*** Supplied material Section Begins ***
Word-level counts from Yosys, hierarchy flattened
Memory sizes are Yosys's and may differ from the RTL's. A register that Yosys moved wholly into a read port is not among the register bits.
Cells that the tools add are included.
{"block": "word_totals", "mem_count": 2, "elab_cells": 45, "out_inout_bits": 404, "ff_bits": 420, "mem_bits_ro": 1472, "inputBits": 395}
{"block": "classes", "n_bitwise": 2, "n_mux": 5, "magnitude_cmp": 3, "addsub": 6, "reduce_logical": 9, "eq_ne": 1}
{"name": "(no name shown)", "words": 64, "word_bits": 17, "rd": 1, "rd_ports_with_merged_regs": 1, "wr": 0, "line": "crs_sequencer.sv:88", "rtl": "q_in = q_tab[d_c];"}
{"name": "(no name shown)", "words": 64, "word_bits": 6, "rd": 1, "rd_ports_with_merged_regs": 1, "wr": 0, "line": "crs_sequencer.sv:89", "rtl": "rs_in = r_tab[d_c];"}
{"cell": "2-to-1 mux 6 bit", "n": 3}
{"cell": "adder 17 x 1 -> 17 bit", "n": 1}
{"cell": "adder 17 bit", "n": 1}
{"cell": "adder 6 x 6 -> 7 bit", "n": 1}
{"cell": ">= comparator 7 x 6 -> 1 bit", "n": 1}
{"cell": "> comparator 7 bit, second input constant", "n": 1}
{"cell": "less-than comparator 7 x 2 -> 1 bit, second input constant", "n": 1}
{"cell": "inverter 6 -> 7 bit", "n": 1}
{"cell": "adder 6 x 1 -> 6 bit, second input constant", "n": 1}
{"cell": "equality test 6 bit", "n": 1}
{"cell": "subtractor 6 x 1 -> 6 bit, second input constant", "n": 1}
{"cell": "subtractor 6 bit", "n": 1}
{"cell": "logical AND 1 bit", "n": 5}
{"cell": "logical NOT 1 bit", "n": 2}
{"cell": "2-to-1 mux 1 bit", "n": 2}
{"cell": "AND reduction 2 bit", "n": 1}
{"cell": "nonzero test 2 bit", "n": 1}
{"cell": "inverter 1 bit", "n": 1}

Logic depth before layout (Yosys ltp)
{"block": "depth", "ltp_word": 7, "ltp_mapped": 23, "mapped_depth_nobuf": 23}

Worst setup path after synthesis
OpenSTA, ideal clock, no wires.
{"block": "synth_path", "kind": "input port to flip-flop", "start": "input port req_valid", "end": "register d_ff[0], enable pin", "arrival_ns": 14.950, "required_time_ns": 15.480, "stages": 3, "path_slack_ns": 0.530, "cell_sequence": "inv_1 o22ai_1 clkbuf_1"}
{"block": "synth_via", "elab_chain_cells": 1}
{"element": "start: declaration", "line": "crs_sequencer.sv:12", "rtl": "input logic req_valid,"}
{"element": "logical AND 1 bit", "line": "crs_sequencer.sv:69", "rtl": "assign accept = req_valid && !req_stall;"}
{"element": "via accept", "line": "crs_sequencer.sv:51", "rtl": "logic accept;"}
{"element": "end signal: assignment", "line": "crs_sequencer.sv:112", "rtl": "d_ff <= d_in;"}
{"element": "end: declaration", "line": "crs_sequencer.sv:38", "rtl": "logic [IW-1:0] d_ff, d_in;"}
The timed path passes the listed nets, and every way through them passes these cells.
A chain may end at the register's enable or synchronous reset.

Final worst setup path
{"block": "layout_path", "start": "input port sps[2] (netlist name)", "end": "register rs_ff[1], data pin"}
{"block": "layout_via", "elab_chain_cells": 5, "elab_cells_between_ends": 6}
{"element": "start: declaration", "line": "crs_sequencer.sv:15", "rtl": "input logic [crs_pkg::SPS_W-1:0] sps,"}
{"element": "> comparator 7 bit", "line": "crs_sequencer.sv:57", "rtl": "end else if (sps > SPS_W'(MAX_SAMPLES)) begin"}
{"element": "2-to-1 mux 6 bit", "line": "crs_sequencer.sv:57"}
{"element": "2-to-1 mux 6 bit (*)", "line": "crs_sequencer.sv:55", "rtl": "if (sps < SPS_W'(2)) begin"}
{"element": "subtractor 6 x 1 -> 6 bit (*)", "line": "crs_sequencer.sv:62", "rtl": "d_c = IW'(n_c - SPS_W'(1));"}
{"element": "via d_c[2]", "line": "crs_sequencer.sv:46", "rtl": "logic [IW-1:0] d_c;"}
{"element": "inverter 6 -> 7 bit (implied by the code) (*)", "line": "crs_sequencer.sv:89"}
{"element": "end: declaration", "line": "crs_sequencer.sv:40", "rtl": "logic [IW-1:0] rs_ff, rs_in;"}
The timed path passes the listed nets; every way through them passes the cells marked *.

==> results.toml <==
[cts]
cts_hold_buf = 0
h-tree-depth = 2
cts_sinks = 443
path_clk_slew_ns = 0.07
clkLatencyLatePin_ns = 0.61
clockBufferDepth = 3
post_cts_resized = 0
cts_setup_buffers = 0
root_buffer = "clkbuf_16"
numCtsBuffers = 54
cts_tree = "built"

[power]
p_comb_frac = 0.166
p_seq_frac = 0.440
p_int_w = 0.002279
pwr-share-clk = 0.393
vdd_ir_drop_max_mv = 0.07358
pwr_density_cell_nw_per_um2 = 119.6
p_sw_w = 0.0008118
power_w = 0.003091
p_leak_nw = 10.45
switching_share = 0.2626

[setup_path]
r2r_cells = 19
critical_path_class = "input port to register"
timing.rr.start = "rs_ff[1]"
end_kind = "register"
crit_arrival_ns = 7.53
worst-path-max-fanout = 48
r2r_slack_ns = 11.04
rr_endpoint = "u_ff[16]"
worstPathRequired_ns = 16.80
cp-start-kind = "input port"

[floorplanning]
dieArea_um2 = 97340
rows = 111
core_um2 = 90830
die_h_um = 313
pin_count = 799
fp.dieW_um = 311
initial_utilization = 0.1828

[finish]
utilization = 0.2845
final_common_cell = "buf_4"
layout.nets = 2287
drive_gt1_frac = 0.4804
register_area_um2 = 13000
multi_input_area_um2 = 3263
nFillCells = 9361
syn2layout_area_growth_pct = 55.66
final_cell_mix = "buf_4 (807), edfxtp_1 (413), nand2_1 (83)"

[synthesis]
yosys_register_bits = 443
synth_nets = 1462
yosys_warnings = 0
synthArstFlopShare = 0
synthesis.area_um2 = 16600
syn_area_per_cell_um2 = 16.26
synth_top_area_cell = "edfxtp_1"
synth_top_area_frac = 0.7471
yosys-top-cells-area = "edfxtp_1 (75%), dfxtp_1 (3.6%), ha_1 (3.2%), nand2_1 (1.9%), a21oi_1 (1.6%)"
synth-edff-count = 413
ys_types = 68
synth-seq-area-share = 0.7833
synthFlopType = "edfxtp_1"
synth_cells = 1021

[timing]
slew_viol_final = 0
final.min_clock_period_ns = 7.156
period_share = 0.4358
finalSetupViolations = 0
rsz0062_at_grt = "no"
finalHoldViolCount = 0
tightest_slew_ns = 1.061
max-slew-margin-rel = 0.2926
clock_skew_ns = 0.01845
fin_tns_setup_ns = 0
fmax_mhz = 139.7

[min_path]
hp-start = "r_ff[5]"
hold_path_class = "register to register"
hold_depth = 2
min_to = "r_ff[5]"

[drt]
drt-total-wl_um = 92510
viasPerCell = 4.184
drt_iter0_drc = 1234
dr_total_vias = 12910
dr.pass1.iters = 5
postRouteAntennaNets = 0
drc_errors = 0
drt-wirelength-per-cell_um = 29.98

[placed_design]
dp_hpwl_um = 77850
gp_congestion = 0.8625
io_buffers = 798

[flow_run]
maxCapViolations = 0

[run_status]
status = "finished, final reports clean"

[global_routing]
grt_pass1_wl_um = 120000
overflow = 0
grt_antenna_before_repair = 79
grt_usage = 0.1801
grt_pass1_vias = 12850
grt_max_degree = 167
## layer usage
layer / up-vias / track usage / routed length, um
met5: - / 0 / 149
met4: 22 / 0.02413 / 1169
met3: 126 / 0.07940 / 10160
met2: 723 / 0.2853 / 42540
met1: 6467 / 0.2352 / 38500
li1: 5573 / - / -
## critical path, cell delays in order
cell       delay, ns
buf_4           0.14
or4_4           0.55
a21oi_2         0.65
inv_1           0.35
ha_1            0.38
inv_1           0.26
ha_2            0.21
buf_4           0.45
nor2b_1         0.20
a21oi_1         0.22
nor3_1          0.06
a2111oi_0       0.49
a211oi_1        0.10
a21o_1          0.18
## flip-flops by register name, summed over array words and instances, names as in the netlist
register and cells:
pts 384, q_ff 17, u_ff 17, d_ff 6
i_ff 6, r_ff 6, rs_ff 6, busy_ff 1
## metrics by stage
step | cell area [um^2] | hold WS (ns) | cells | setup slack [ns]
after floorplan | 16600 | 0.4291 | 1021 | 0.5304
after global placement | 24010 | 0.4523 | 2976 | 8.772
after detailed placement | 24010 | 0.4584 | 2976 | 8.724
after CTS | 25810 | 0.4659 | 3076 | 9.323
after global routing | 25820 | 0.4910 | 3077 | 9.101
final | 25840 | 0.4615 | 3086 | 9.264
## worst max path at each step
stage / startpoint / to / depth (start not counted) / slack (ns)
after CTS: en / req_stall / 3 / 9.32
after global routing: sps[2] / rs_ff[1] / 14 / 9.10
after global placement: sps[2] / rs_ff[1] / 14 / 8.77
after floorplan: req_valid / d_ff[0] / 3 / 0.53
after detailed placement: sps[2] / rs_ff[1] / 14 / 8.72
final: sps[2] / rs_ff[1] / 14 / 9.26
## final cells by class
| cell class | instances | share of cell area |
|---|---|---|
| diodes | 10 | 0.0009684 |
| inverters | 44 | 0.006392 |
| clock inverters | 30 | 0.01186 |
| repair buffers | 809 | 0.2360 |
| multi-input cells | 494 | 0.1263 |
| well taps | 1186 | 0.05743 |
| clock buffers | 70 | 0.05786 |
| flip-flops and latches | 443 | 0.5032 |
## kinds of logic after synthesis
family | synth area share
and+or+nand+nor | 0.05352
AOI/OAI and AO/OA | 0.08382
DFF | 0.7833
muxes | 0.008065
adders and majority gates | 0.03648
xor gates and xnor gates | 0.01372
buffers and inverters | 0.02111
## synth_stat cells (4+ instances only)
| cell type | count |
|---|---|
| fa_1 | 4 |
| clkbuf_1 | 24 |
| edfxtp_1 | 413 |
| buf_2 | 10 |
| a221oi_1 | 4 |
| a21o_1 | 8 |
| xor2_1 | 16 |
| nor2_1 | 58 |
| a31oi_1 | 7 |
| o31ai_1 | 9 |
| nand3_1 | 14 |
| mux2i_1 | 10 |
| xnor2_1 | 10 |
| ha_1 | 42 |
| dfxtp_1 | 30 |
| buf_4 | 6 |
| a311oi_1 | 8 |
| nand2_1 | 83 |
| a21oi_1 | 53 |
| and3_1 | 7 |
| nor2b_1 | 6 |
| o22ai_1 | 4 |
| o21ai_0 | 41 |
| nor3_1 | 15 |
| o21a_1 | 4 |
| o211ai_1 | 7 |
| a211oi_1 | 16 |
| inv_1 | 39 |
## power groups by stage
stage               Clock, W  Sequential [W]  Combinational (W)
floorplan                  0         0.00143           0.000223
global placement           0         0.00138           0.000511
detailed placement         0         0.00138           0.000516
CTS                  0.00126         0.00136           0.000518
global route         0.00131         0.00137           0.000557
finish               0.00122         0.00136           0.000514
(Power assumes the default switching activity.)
*** Supplied material Section Ends ***
From the listing above, repeat exactly the lines starting at the line that includes "r2r_cells = 19" and ending at the line that includes "tightest_slew_ns = 1.061", with nothing outside that span.

r2r_cells = 19
critical_path_class = "input port to register"
timing.rr.start = "rs_ff[1]"
end_kind = "register"
crit_arrival_ns = 7.53
worst-path-max-fanout = 48
r2r_slack_ns = 11.04
rr_endpoint = "u_ff[16]"
worstPathRequired_ns = 16.80
cp-start-kind = "input port"

[floorplanning]
dieArea_um2 = 97340
rows = 111
core_um2 = 90830
die_h_um = 313
pin_count = 799
fp.dieW_um = 311
initial_utilization = 0.1828

[finish]
utilization = 0.2845
final_common_cell = "buf_4"
layout.nets = 2287
drive_gt1_frac = 0.4804
register_area_um2 = 13000
multi_input_area_um2 = 3263
nFillCells = 9361
syn2layout_area_growth_pct = 55.66
final_cell_mix = "buf_4 (807), edfxtp_1 (413), nand2_1 (83)"

[synthesis]
yosys_register_bits = 443
synth_nets = 1462
yosys_warnings = 0
synthArstFlopShare = 0
synthesis.area_um2 = 16600
syn_area_per_cell_um2 = 16.26
synth_top_area_cell = "edfxtp_1"
synth_top_area_frac = 0.7471
yosys-top-cells-area = "edfxtp_1 (75%), dfxtp_1 (3.6%), ha_1 (3.2%), nand2_1 (1.9%), a21oi_1 (1.6%)"
synth-edff-count = 413
ys_types = 68
synth-seq-area-share = 0.7833
synthFlopType = "edfxtp_1"
synth_cells = 1021

[timing]
slew_viol_final = 0
final.min_clock_period_ns = 7.156
period_share = 0.4358
finalSetupViolations = 0
rsz0062_at_grt = "no"
finalHoldViolCount = 0
tightest_slew_ns = 1.061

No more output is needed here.